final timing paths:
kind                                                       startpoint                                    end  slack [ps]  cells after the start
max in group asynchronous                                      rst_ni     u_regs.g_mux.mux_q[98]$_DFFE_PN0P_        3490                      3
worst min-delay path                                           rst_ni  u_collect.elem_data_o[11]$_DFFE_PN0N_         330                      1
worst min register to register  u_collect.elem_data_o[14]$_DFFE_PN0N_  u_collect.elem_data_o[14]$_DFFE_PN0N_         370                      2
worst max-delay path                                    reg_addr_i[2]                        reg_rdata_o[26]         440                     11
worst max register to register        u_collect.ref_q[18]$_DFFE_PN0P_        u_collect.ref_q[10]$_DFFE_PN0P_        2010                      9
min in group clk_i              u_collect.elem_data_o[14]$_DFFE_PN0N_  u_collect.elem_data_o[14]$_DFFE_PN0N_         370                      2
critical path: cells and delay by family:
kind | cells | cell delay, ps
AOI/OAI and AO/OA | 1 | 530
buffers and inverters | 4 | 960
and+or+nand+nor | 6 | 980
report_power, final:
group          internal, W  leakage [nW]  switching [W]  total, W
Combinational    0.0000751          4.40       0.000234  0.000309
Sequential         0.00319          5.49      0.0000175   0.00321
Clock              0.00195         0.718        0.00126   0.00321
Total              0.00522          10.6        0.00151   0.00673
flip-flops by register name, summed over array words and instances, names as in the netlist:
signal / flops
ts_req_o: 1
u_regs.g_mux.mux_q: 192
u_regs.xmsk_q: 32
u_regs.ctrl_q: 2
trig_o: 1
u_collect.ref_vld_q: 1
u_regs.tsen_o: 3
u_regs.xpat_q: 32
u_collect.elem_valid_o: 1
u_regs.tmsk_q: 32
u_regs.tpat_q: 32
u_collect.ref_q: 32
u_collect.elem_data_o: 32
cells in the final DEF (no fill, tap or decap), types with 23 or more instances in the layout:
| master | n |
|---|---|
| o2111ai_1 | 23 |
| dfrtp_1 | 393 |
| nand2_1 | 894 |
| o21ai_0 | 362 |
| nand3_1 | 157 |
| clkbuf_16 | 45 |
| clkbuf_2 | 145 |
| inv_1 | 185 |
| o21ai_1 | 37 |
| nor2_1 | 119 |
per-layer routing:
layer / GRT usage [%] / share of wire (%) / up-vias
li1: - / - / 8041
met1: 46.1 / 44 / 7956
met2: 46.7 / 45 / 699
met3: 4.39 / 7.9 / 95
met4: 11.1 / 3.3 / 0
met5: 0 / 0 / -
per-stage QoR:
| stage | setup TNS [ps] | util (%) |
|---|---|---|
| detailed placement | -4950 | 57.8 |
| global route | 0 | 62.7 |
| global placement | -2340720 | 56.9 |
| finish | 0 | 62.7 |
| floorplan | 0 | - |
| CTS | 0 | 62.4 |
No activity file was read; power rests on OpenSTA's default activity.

EXERCISE GOAL. Could you write out all of the entries precisely as they stand?

PROBLEM SOLUTION.
final timing paths:
kind                                                       startpoint                                    end  slack [ps]  cells after the start
max in group asynchronous                                      rst_ni     u_regs.g_mux.mux_q[98]$_DFFE_PN0P_        3490                      3
worst min-delay path                                           rst_ni  u_collect.elem_data_o[11]$_DFFE_PN0N_         330                      1
worst min register to register  u_collect.elem_data_o[14]$_DFFE_PN0N_  u_collect.elem_data_o[14]$_DFFE_PN0N_         370                      2
worst max-delay path                                    reg_addr_i[2]                        reg_rdata_o[26]         440                     11
worst max register to register        u_collect.ref_q[18]$_DFFE_PN0P_        u_collect.ref_q[10]$_DFFE_PN0P_        2010                      9
min in group clk_i              u_collect.elem_data_o[14]$_DFFE_PN0N_  u_collect.elem_data_o[14]$_DFFE_PN0N_         370                      2
critical path: cells and delay by family:
kind | cells | cell delay, ps
AOI/OAI and AO/OA | 1 | 530
buffers and inverters | 4 | 960
and+or+nand+nor | 6 | 980
report_power, final:
group          internal, W  leakage [nW]  switching [W]  total, W
Combinational    0.0000751          4.40       0.000234  0.000309
Sequential         0.00319          5.49      0.0000175   0.00321
Clock              0.00195         0.718        0.00126   0.00321
Total              0.00522          10.6        0.00151   0.00673
flip-flops by register name, summed over array words and instances, names as in the netlist:
signal / flops
ts_req_o: 1
u_regs.g_mux.mux_q: 192
u_regs.xmsk_q: 32
u_regs.ctrl_q: 2
trig_o: 1
u_collect.ref_vld_q: 1
u_regs.tsen_o: 3
u_regs.xpat_q: 32
u_collect.elem_valid_o: 1
u_regs.tmsk_q: 32
u_regs.tpat_q: 32
u_collect.ref_q: 32
u_collect.elem_data_o: 32
cells in the final DEF (no fill, tap or decap), types with 23 or more instances in the layout:
| master | n |
|---|---|
| o2111ai_1 | 23 |
| dfrtp_1 | 393 |
| nand2_1 | 894 |
| o21ai_0 | 362 |
| nand3_1 | 157 |
| clkbuf_16 | 45 |
| clkbuf_2 | 145 |
| inv_1 | 185 |
| o21ai_1 | 37 |
| nor2_1 | 119 |
per-layer routing:
layer / GRT usage [%] / share of wire (%) / up-vias
li1: - / - / 8041
met1: 46.1 / 44 / 7956
met2: 46.7 / 45 / 699
met3: 4.39 / 7.9 / 95
met4: 11.1 / 3.3 / 0
met5: 0 / 0 / -
per-stage QoR:
| stage | setup TNS [ps] | util (%) |
|---|---|---|
| detailed placement | -4950 | 57.8 |
| global route | 0 | 62.7 |
| global placement | -2340720 | 56.9 |
| finish | 0 | 62.7 |
| floorplan | 0 | - |
| CTS | 0 | 62.4 |
No activity file was read; power rests on OpenSTA's default activity.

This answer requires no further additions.